#### [Problem statement]
Nothing in the data may be changed; retype all of it.

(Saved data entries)
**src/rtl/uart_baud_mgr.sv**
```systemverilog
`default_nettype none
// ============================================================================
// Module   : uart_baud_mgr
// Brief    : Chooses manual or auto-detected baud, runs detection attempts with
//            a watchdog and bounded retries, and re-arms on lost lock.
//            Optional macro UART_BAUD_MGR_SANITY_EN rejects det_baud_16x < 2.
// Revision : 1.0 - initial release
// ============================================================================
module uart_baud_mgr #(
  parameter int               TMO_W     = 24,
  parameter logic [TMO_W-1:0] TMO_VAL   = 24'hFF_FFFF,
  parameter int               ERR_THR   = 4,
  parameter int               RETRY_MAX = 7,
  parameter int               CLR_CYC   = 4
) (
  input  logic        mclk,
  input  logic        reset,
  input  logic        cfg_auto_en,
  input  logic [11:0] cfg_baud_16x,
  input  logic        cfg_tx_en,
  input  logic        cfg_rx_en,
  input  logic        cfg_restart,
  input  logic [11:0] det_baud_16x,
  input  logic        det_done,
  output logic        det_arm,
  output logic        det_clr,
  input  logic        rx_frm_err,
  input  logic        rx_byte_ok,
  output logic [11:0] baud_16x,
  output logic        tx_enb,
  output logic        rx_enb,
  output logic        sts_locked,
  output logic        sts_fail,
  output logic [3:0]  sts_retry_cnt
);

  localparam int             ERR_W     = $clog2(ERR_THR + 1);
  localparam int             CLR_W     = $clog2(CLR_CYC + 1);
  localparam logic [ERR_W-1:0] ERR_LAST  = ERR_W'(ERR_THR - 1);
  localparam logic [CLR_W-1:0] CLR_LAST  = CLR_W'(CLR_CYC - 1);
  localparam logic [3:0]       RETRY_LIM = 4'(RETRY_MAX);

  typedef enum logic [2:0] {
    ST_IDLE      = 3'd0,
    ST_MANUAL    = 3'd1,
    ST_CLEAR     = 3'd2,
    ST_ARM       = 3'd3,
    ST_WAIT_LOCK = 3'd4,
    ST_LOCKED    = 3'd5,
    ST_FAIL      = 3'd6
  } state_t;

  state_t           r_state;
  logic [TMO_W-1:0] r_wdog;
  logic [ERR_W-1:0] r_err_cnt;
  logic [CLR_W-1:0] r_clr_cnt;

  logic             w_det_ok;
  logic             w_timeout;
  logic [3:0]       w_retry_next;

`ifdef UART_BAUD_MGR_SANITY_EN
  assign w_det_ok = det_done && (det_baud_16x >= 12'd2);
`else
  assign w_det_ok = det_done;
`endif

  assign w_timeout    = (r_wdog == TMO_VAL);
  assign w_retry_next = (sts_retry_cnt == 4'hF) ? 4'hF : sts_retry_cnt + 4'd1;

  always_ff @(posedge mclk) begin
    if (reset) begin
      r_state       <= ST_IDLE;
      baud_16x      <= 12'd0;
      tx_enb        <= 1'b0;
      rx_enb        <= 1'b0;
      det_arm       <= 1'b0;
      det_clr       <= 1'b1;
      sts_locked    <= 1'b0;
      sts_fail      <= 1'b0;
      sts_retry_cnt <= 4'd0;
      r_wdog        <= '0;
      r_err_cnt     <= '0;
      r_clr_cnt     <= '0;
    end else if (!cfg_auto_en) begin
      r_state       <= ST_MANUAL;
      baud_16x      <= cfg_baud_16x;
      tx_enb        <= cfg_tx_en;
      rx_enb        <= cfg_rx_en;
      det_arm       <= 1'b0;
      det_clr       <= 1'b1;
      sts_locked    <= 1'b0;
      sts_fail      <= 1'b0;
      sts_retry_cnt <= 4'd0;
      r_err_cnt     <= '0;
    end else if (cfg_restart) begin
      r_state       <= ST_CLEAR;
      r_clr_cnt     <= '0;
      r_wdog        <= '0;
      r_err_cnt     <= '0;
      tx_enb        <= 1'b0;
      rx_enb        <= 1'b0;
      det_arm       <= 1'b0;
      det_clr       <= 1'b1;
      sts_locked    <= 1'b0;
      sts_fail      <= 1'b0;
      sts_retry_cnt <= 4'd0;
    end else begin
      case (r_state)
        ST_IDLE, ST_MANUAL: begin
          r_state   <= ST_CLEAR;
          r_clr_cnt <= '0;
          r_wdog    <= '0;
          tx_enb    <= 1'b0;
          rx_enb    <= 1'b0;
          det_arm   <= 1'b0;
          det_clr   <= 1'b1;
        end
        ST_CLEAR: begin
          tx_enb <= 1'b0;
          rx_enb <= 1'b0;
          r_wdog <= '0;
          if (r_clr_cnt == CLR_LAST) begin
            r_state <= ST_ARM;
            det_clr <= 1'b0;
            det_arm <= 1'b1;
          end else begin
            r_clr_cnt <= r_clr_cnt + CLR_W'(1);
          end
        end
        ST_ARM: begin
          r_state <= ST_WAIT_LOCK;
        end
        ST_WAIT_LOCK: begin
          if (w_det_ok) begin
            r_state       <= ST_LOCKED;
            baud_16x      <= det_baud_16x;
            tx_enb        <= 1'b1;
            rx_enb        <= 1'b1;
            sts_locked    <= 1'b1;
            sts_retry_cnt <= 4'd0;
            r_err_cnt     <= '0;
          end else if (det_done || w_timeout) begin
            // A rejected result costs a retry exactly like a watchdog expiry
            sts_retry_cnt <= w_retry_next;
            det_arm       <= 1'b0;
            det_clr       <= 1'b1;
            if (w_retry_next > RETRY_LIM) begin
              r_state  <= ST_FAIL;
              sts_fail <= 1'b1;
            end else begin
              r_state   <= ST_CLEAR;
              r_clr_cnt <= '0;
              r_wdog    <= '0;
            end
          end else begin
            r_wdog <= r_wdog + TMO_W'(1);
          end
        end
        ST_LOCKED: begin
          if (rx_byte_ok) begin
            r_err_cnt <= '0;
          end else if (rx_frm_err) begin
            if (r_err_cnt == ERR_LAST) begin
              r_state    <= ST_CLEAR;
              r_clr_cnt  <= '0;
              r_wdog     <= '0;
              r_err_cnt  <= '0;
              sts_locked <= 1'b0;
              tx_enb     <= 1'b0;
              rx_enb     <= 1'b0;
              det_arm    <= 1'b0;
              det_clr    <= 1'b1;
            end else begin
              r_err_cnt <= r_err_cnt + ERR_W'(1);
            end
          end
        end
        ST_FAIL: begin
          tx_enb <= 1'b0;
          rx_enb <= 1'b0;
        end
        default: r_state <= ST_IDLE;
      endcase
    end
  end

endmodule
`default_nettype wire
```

#### [Solution]
**src/rtl/uart_baud_mgr.sv**
```systemverilog
`default_nettype none
// ============================================================================
// Module   : uart_baud_mgr
// Brief    : Chooses manual or auto-detected baud, runs detection attempts with
//            a watchdog and bounded retries, and re-arms on lost lock.
//            Optional macro UART_BAUD_MGR_SANITY_EN rejects det_baud_16x < 2.
// Revision : 1.0 - initial release
// ============================================================================
module uart_baud_mgr #(
  parameter int               TMO_W     = 24,
  parameter logic [TMO_W-1:0] TMO_VAL   = 24'hFF_FFFF,
  parameter int               ERR_THR   = 4,
  parameter int               RETRY_MAX = 7,
  parameter int               CLR_CYC   = 4
) (
  input  logic        mclk,
  input  logic        reset,
  input  logic        cfg_auto_en,
  input  logic [11:0] cfg_baud_16x,
  input  logic        cfg_tx_en,
  input  logic        cfg_rx_en,
  input  logic        cfg_restart,
  input  logic [11:0] det_baud_16x,
  input  logic        det_done,
  output logic        det_arm,
  output logic        det_clr,
  input  logic        rx_frm_err,
  input  logic        rx_byte_ok,
  output logic [11:0] baud_16x,
  output logic        tx_enb,
  output logic        rx_enb,
  output logic        sts_locked,
  output logic        sts_fail,
  output logic [3:0]  sts_retry_cnt
);

  localparam int             ERR_W     = $clog2(ERR_THR + 1);
  localparam int             CLR_W     = $clog2(CLR_CYC + 1);
  localparam logic [ERR_W-1:0] ERR_LAST  = ERR_W'(ERR_THR - 1);
  localparam logic [CLR_W-1:0] CLR_LAST  = CLR_W'(CLR_CYC - 1);
  localparam logic [3:0]       RETRY_LIM = 4'(RETRY_MAX);

  typedef enum logic [2:0] {
    ST_IDLE      = 3'd0,
    ST_MANUAL    = 3'd1,
    ST_CLEAR     = 3'd2,
    ST_ARM       = 3'd3,
    ST_WAIT_LOCK = 3'd4,
    ST_LOCKED    = 3'd5,
    ST_FAIL      = 3'd6
  } state_t;

  state_t           r_state;
  logic [TMO_W-1:0] r_wdog;
  logic [ERR_W-1:0] r_err_cnt;
  logic [CLR_W-1:0] r_clr_cnt;

  logic             w_det_ok;
  logic             w_timeout;
  logic [3:0]       w_retry_next;

`ifdef UART_BAUD_MGR_SANITY_EN
  assign w_det_ok = det_done && (det_baud_16x >= 12'd2);
`else
  assign w_det_ok = det_done;
`endif

  assign w_timeout    = (r_wdog == TMO_VAL);
  assign w_retry_next = (sts_retry_cnt == 4'hF) ? 4'hF : sts_retry_cnt + 4'd1;

  always_ff @(posedge mclk) begin
    if (reset) begin
      r_state       <= ST_IDLE;
      baud_16x      <= 12'd0;
      tx_enb        <= 1'b0;
      rx_enb        <= 1'b0;
      det_arm       <= 1'b0;
      det_clr       <= 1'b1;
      sts_locked    <= 1'b0;
      sts_fail      <= 1'b0;
      sts_retry_cnt <= 4'd0;
      r_wdog        <= '0;
      r_err_cnt     <= '0;
      r_clr_cnt     <= '0;
    end else if (!cfg_auto_en) begin
      r_state       <= ST_MANUAL;
      baud_16x      <= cfg_baud_16x;
      tx_enb        <= cfg_tx_en;
      rx_enb        <= cfg_rx_en;
      det_arm       <= 1'b0;
      det_clr       <= 1'b1;
      sts_locked    <= 1'b0;
      sts_fail      <= 1'b0;
      sts_retry_cnt <= 4'd0;
      r_err_cnt     <= '0;
    end else if (cfg_restart) begin
      r_state       <= ST_CLEAR;
      r_clr_cnt     <= '0;
      r_wdog        <= '0;
      r_err_cnt     <= '0;
      tx_enb        <= 1'b0;
      rx_enb        <= 1'b0;
      det_arm       <= 1'b0;
      det_clr       <= 1'b1;
      sts_locked    <= 1'b0;
      sts_fail      <= 1'b0;
      sts_retry_cnt <= 4'd0;
    end else begin
      case (r_state)
        ST_IDLE, ST_MANUAL: begin
          r_state   <= ST_CLEAR;
          r_clr_cnt <= '0;
          r_wdog    <= '0;
          tx_enb    <= 1'b0;
          rx_enb    <= 1'b0;
          det_arm   <= 1'b0;
          det_clr   <= 1'b1;
        end
        ST_CLEAR: begin
          tx_enb <= 1'b0;
          rx_enb <= 1'b0;
          r_wdog <= '0;
          if (r_clr_cnt == CLR_LAST) begin
            r_state <= ST_ARM;
            det_clr <= 1'b0;
            det_arm <= 1'b1;
          end else begin
            r_clr_cnt <= r_clr_cnt + CLR_W'(1);
          end
        end
        ST_ARM: begin
          r_state <= ST_WAIT_LOCK;
        end
        ST_WAIT_LOCK: begin
          if (w_det_ok) begin
            r_state       <= ST_LOCKED;
            baud_16x      <= det_baud_16x;
            tx_enb        <= 1'b1;
            rx_enb        <= 1'b1;
            sts_locked    <= 1'b1;
            sts_retry_cnt <= 4'd0;
            r_err_cnt     <= '0;
          end else if (det_done || w_timeout) begin
            // A rejected result costs a retry exactly like a watchdog expiry
            sts_retry_cnt <= w_retry_next;
            det_arm       <= 1'b0;
            det_clr       <= 1'b1;
            if (w_retry_next > RETRY_LIM) begin
              r_state  <= ST_FAIL;
              sts_fail <= 1'b1;
            end else begin
              r_state   <= ST_CLEAR;
              r_clr_cnt <= '0;
              r_wdog    <= '0;
            end
          end else begin
            r_wdog <= r_wdog + TMO_W'(1);
          end
        end
        ST_LOCKED: begin
          if (rx_byte_ok) begin
            r_err_cnt <= '0;
          end else if (rx_frm_err) begin
            if (r_err_cnt == ERR_LAST) begin
              r_state    <= ST_CLEAR;
              r_clr_cnt  <= '0;
              r_wdog     <= '0;
              r_err_cnt  <= '0;
              sts_locked <= 1'b0;
              tx_enb     <= 1'b0;
              rx_enb     <= 1'b0;
              det_arm    <= 1'b0;
              det_clr    <= 1'b1;
            end else begin
              r_err_cnt <= r_err_cnt + ERR_W'(1);
            end
          end
        end
        ST_FAIL: begin
          tx_enb <= 1'b0;
          rx_enb <= 1'b0;
        end
        default: r_state <= ST_IDLE;
      endcase
    end
  end

endmodule
`default_nettype wire
```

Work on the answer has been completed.